Print the data below exactly, but only the lines from the one containing "fin_nets: 2080" down to the one containing "pin to async", inclusive.

Stored data:
▶

--- src/hw/rv_id_pkg.sv ---
// rv64i decode stage shared widths, opcodes and bus structs
package rv_id_pkg;

  typedef logic [63:0] xlen_t;
  typedef logic [63:0] pc_t;
  typedef logic [31:0] inst_t;
  typedef logic [4:0]  gpr_idx_t;

  typedef enum logic [6:0] {
    opc_load       = 7'b0000011,
    opc_op_imm     = 7'b0010011,
    opc_auipc      = 7'b0010111,
    opc_op_imm_32  = 7'b0011011,
    opc_store      = 7'b0100011,
    opc_op         = 7'b0110011,
    opc_lui        = 7'b0110111,
    opc_op_32      = 7'b0111011,
    opc_branch     = 7'b1100011,
    opc_jalr       = 7'b1100111,
    opc_jal        = 7'b1101111
  } opcode_e;

  typedef enum logic [4:0] {
    alu_add, alu_sub, alu_sll, alu_slt, alu_sltu, alu_xor,
    alu_srl, alu_sra, alu_or, alu_and, alu_pass_b
  } alu_op_e;

  // branch codes follow funct3, jumps fill the unused slots
  typedef enum logic [2:0] {
    br_beq = 3'b000, br_bne = 3'b001, br_jal = 3'b010, br_jalr = 3'b011,
    br_blt = 3'b100, br_bge = 3'b101, br_bltu = 3'b110, br_bgeu = 3'b111
  } br_func_e;

  // load/store size and sign, same as funct3
  typedef enum logic [2:0] {
    mem_b = 3'b000, mem_h = 3'b001, mem_w = 3'b010, mem_d = 3'b011,
    mem_bu = 3'b100, mem_hu = 3'b101, mem_wu = 3'b110
  } mem_op_e;

  localparam logic       SRC1_RS1  = 1'b0;
  localparam logic       SRC1_PC   = 1'b1;
  localparam logic [1:0] SRC2_RS2  = 2'd0;
  localparam logic [1:0] SRC2_IMM  = 2'd1;
  localparam logic [1:0] SRC2_FOUR = 2'd2;

  typedef struct packed {
    logic       alu_src1_sel;
    logic [1:0] alu_src2_sel;
    logic       word_cut;     // 32-bit w form
    alu_op_e    alu_op;
    logic       gpr_wen;
    logic       mem_ren;
    logic       mem_wen;
    mem_op_e    mem_op;
    logic       invalid;
  } ctrl_t;

  typedef struct packed {
    inst_t inst;
    pc_t   pc;
  } fs_to_ds_t;

  typedef struct packed {
    xlen_t    rs1_data;
    xlen_t    rs2_data;
    xlen_t    imm;
    pc_t      pc;
    gpr_idx_t rd;
    ctrl_t    ctrl;
  } ds_to_es_t;

  typedef struct packed {
    logic taken;
    logic sel;
    pc_t  target;
  } br_bus_t;

  typedef struct packed {
    logic     wen;
    gpr_idx_t waddr;
    xlen_t    wdata;
  } wb_to_rf_t;

  // zero index means no pending write in that stage
  typedef struct packed {
    gpr_idx_t es_rd;
    gpr_idx_t ms_rd;
    gpr_idx_t ws_rd;
  } inflight_rd_t;

endpackage
==> config.mk <==
export PLATFORM = sky130hd
export DESIGN_NAME = irq_controller_top
export DESIGN_NICKNAME = d
export VERILOG_FILES = /design/src/design/irq_csr_pkg.sv /design/src/design/irq_id_pkg.sv /design/src/design/irq_csr_unit.sv /design/src/design/irq_line.sv /design/src/design/irq_arbiter.sv /design/src/design/irq_controller_top.sv
export SDC_FILE = /design/constraint.sdc
export NUM_CORES = 1
export LEC_CHECK = 0
export ABC_CLOCK_PERIOD_IN_PS = 4300
export BUFFER_PORTS_ARGS = -buffer_cell sky130_fd_sc_hd__buf_4
export CORE_AREA = 2 2 98 91
export CTS_CLUSTER_DIAMETER = 60
export DETAILED_ROUTE_END_ITERATION = 10
export DIE_AREA = 0 0 100 93
export GPL_ROUTABILITY_DRIVEN = 0
export HOLD_SLACK_MARGIN = 0.1
export PLACE_DENSITY = 0.76
export REMOVE_ABC_BUFFERS = 1
export SYNTH_ARGS = -nofsm -noshare
export SYNTH_HDL_FRONTEND = slang
export SYNTH_HIERARCHICAL = 1
export SYNTH_SLANG_ARGS = --single-unit
==> constraint.sdc <==
create_clock -name clk_i -period 4.3 [get_ports clk_i]
set_input_delay 0.645 -clock clk_i [delete_from_list [all_inputs] [get_ports clk_i]]
set_output_delay 0.645 -clock clk_i [all_outputs]
set_load 0.005 [all_outputs]
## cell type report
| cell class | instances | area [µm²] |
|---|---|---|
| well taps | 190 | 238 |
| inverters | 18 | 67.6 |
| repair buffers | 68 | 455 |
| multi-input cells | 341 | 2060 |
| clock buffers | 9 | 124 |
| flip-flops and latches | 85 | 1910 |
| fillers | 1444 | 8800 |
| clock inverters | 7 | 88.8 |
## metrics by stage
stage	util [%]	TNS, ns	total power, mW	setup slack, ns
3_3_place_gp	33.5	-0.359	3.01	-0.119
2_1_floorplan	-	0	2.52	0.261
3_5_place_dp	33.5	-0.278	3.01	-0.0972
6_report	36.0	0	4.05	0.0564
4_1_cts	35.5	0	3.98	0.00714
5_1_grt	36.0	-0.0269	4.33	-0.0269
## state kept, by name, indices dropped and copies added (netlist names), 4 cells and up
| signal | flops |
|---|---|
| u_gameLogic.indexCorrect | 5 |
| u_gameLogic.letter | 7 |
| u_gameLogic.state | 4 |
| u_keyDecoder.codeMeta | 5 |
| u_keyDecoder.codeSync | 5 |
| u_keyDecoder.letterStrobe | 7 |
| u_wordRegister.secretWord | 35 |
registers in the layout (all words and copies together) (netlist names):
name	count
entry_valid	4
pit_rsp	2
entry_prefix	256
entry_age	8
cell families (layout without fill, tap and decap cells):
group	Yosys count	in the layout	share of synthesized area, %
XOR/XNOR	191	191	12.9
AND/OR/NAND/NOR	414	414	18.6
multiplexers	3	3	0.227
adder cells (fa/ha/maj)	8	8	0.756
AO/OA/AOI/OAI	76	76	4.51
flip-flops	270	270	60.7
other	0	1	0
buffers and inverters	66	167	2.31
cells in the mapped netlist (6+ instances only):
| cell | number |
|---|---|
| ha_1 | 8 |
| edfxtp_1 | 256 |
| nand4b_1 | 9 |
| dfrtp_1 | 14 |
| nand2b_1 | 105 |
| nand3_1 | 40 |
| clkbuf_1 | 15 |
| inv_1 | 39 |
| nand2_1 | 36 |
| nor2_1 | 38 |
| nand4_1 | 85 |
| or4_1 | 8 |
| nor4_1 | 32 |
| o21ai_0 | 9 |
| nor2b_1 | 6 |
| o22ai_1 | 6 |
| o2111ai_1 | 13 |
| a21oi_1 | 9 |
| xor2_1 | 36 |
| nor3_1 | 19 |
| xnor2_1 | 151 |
[config.mk]
export PLATFORM = sky130hd
export DESIGN_NAME = alu_stage
export DESIGN_NICKNAME = d
export VERILOG_FILES = /design/src/verilog/alu_isa_pkg.sv /design/src/verilog/alu_data_pkg.sv /design/src/verilog/alu_control.sv /design/src/verilog/alu_datapath.sv /design/src/verilog/alu_flags.sv /design/src/verilog/alu_stage.sv
export SDC_FILE = /design/constraint.sdc
export NUM_CORES = 1
export LEC_CHECK = 0
export BUFFER_PORTS_ARGS = -buffer_cell sky130_fd_sc_hd__buf_2
export CORE_MARGIN = 2
export CORE_UTILIZATION = 40
export CTS_BUF_LIST = sky130_fd_sc_hd__clkbuf_4 sky130_fd_sc_hd__clkbuf_8
export CTS_CLUSTER_SIZE = 25
export DETAILED_ROUTE_END_ITERATION = 7
export GPL_ROUTABILITY_DRIVEN = 0
export PLACE_DENSITY = 0.58
export REMOVE_ABC_BUFFERS = 1
export SYNTH_ARGS = -nofsm -noshare
export SYNTH_HDL_FRONTEND = slang
export SYNTH_SLANG_ARGS = --single-unit
[constraint.sdc]
create_clock -name clock -period 5.8 [get_ports clock]
set_clock_uncertainty 0.15 [all_clocks]
set_input_delay 0.58 -clock clock [delete_from_list [all_inputs] [get_ports clock]]
set_output_delay 0.58 -clock clock [all_outputs]
set_load 0.1 [all_outputs]
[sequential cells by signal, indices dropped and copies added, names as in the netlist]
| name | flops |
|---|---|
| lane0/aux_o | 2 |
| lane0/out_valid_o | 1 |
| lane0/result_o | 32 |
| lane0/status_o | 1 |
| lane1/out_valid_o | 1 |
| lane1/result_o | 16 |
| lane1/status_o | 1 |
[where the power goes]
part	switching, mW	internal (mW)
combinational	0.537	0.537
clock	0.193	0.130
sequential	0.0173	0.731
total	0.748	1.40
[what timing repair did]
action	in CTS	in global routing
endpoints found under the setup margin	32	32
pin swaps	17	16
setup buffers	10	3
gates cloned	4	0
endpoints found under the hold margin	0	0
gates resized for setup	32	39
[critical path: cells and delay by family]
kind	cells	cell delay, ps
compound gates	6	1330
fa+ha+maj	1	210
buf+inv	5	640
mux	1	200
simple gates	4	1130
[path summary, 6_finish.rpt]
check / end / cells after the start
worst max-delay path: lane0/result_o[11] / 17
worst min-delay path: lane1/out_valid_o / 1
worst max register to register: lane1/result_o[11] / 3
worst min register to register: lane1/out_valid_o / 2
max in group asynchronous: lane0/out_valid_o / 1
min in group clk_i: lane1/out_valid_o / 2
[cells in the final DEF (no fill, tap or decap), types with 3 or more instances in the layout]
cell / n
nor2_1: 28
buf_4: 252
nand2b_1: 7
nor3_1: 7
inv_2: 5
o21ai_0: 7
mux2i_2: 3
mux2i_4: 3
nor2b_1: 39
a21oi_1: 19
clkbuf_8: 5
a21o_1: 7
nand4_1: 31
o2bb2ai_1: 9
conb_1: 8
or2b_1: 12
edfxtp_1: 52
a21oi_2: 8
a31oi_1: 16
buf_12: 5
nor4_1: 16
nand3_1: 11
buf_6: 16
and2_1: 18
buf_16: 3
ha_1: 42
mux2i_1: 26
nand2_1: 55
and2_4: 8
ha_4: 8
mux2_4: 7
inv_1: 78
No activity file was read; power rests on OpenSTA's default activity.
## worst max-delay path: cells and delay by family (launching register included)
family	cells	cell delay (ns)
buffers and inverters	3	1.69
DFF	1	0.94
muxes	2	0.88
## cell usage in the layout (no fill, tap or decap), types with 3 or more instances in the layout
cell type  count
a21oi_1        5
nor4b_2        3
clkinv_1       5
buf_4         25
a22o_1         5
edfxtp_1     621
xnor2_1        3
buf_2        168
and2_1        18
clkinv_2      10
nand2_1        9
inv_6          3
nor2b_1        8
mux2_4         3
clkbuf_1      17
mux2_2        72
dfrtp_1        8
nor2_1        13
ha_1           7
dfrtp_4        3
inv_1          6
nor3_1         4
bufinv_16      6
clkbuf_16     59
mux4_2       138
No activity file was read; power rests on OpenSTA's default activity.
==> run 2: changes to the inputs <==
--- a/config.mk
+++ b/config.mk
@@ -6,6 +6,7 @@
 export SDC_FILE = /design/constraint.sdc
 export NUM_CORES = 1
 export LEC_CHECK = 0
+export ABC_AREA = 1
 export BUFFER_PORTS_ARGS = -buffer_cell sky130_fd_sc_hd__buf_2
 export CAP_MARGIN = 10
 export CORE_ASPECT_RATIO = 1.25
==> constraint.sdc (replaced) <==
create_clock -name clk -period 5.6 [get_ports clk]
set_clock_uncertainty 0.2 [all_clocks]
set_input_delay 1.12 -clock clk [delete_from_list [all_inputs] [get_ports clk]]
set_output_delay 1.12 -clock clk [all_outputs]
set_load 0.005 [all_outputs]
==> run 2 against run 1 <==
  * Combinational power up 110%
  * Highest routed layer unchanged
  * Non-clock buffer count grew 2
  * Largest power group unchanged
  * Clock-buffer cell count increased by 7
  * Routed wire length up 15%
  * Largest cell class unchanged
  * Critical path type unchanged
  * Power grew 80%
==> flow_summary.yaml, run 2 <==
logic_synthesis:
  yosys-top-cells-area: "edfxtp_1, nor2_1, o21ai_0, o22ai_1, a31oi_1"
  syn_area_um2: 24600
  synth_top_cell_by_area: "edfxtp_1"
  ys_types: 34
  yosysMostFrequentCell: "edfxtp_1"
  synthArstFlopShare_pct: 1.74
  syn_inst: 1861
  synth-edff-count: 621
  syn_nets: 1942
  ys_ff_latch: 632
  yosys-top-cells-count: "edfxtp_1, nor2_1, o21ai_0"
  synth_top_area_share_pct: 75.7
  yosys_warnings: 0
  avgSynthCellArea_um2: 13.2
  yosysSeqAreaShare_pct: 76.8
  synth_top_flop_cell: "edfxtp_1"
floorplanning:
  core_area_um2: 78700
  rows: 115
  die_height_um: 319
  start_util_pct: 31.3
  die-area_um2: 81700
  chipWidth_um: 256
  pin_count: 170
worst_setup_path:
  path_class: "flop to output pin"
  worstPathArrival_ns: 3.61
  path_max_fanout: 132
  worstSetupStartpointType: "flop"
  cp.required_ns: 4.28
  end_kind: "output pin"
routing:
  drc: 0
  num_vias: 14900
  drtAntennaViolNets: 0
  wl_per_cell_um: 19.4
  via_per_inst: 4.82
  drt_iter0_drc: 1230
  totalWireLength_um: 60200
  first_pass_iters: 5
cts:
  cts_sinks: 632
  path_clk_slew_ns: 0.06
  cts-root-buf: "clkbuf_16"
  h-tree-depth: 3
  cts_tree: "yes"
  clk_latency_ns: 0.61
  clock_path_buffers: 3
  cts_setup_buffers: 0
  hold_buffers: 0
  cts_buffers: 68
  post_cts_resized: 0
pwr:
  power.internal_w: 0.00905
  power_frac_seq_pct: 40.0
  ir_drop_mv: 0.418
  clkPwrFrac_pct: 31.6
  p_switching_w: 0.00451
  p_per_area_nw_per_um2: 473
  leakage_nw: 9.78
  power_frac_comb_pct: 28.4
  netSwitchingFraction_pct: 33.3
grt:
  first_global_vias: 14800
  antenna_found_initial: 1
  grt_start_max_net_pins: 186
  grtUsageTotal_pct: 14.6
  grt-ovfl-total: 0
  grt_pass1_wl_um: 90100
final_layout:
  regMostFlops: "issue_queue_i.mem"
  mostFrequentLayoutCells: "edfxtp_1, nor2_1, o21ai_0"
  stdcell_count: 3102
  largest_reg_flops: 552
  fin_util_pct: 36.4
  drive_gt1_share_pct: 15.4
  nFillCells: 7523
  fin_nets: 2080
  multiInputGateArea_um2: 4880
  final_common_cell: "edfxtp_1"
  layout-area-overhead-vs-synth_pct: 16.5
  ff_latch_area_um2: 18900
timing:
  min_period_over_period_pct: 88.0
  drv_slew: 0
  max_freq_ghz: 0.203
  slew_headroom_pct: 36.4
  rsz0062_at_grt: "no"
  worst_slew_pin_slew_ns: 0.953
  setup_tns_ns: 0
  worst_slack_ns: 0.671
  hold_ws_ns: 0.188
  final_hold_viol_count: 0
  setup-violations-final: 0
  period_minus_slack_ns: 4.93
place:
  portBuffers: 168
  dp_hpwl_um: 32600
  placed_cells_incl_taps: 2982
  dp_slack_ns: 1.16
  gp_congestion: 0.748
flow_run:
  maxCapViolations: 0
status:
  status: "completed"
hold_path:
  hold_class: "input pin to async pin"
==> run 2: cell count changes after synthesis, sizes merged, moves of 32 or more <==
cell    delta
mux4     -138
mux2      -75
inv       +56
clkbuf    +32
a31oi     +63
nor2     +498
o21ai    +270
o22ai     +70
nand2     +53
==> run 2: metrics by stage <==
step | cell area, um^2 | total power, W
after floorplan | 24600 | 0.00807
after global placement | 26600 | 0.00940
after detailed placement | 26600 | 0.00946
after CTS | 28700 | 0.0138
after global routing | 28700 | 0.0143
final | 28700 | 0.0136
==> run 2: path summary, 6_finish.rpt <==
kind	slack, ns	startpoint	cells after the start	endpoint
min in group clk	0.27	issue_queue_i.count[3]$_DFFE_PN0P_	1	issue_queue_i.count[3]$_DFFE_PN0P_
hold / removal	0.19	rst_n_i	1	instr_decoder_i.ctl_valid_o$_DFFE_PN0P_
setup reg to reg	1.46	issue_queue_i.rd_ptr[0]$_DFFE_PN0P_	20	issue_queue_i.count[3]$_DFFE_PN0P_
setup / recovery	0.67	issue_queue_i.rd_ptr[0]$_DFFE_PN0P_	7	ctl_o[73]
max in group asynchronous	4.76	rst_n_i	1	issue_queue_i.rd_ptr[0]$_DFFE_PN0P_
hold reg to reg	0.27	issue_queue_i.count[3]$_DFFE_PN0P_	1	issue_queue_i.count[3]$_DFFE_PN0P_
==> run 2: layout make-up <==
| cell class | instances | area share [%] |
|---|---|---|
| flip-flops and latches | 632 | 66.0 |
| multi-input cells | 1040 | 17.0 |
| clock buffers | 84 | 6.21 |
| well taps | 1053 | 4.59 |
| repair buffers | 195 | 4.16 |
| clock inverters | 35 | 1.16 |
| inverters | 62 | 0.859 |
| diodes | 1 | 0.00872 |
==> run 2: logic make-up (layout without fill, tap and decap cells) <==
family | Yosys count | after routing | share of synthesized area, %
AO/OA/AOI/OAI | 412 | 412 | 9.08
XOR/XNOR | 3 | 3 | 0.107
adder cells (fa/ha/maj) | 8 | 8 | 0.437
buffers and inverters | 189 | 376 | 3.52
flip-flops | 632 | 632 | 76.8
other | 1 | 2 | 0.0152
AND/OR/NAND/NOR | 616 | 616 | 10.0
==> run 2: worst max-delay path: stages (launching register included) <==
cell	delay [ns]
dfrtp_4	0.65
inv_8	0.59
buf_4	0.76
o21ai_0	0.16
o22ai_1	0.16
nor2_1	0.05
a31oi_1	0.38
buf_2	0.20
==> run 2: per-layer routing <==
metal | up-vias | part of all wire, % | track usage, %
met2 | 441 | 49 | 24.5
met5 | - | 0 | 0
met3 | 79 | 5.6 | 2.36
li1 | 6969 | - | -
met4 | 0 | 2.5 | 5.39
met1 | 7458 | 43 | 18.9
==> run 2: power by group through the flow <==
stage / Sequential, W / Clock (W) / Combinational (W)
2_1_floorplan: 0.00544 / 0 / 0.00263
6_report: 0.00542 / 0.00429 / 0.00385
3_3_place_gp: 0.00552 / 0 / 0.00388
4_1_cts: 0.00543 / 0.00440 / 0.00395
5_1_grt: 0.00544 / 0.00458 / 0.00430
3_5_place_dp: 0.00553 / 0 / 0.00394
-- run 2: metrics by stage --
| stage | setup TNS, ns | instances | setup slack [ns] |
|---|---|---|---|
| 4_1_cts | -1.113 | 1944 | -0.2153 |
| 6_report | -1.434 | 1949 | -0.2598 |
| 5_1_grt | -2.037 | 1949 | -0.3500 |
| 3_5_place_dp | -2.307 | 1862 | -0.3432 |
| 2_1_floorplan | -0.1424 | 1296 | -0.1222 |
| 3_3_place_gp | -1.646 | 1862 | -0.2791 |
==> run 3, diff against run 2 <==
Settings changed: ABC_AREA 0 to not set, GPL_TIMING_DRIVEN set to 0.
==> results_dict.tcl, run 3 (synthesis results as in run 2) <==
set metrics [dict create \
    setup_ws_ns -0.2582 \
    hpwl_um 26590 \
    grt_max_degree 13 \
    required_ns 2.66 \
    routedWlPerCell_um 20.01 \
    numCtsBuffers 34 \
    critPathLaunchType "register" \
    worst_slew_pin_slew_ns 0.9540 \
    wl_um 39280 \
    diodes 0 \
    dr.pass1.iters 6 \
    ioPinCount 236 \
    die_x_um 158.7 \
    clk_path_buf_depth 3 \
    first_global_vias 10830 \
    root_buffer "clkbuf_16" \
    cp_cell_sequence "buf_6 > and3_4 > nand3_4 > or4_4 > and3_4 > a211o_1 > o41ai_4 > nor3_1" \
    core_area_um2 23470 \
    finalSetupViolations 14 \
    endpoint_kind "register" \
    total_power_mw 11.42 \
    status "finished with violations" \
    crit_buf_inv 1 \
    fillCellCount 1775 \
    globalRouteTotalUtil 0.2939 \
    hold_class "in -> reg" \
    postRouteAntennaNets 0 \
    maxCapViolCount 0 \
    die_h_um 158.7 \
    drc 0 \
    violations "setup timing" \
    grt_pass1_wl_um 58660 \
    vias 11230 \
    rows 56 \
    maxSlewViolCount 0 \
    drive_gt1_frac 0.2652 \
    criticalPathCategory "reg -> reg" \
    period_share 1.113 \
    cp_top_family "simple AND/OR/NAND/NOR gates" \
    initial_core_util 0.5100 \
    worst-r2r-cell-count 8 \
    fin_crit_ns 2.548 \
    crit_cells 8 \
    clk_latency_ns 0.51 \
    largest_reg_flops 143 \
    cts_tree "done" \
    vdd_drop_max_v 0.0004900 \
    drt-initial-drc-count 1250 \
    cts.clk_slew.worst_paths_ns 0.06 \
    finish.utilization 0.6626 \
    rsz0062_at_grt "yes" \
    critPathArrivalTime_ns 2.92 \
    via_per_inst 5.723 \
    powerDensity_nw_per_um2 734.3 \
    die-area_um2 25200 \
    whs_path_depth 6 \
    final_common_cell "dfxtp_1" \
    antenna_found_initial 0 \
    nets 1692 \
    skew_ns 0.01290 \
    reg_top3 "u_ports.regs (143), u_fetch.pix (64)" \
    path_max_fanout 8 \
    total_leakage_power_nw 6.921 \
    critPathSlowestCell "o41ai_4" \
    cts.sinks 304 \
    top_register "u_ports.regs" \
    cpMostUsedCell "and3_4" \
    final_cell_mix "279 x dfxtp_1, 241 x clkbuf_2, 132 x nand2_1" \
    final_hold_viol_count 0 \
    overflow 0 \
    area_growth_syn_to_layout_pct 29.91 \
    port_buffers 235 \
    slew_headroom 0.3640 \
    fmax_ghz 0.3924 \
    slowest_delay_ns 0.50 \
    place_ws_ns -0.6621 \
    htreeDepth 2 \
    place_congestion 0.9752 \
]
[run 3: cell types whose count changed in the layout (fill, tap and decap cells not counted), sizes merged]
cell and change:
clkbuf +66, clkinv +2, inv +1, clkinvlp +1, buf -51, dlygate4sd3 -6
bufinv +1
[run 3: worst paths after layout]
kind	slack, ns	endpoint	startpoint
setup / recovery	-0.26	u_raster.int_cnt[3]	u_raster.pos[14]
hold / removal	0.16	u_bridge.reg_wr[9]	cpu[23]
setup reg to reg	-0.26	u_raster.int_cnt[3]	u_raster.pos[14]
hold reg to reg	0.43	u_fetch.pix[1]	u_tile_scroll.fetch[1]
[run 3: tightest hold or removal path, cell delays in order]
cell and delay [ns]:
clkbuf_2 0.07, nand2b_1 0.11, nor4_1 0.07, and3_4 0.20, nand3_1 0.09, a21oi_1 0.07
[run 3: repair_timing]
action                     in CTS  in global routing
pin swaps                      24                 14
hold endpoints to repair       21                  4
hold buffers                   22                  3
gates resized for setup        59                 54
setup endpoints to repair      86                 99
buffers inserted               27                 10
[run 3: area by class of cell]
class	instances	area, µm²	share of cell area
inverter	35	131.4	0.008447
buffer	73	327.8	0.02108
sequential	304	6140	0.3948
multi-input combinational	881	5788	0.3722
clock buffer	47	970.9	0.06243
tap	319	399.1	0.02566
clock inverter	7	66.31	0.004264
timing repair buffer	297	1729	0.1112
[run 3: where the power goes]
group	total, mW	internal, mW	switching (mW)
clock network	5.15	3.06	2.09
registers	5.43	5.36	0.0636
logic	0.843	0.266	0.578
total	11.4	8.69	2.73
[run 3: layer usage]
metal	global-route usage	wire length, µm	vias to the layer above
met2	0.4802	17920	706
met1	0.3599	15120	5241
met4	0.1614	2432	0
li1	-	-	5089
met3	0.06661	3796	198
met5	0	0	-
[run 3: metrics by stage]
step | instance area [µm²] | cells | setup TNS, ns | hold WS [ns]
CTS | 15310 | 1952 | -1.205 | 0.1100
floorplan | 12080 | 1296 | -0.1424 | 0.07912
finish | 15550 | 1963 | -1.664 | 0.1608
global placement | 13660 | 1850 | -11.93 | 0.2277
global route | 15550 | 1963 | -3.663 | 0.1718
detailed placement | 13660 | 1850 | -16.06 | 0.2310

◀

# RESPONSE TO THE EXERCISE
  fin_nets: 2080
  multiInputGateArea_um2: 4880
  final_common_cell: "edfxtp_1"
  layout-area-overhead-vs-synth_pct: 16.5
  ff_latch_area_um2: 18900
timing:
  min_period_over_period_pct: 88.0
  drv_slew: 0
  max_freq_ghz: 0.203
  slew_headroom_pct: 36.4
  rsz0062_at_grt: "no"
  worst_slew_pin_slew_ns: 0.953
  setup_tns_ns: 0
  worst_slack_ns: 0.671
  hold_ws_ns: 0.188
  final_hold_viol_count: 0
  setup-violations-final: 0
  period_minus_slack_ns: 4.93
place:
  portBuffers: 168
  dp_hpwl_um: 32600
  placed_cells_incl_taps: 2982
  dp_slack_ns: 1.16
  gp_congestion: 0.748
flow_run:
  maxCapViolations: 0
status:
  status: "completed"
hold_path:
  hold_class: "input pin to async pin"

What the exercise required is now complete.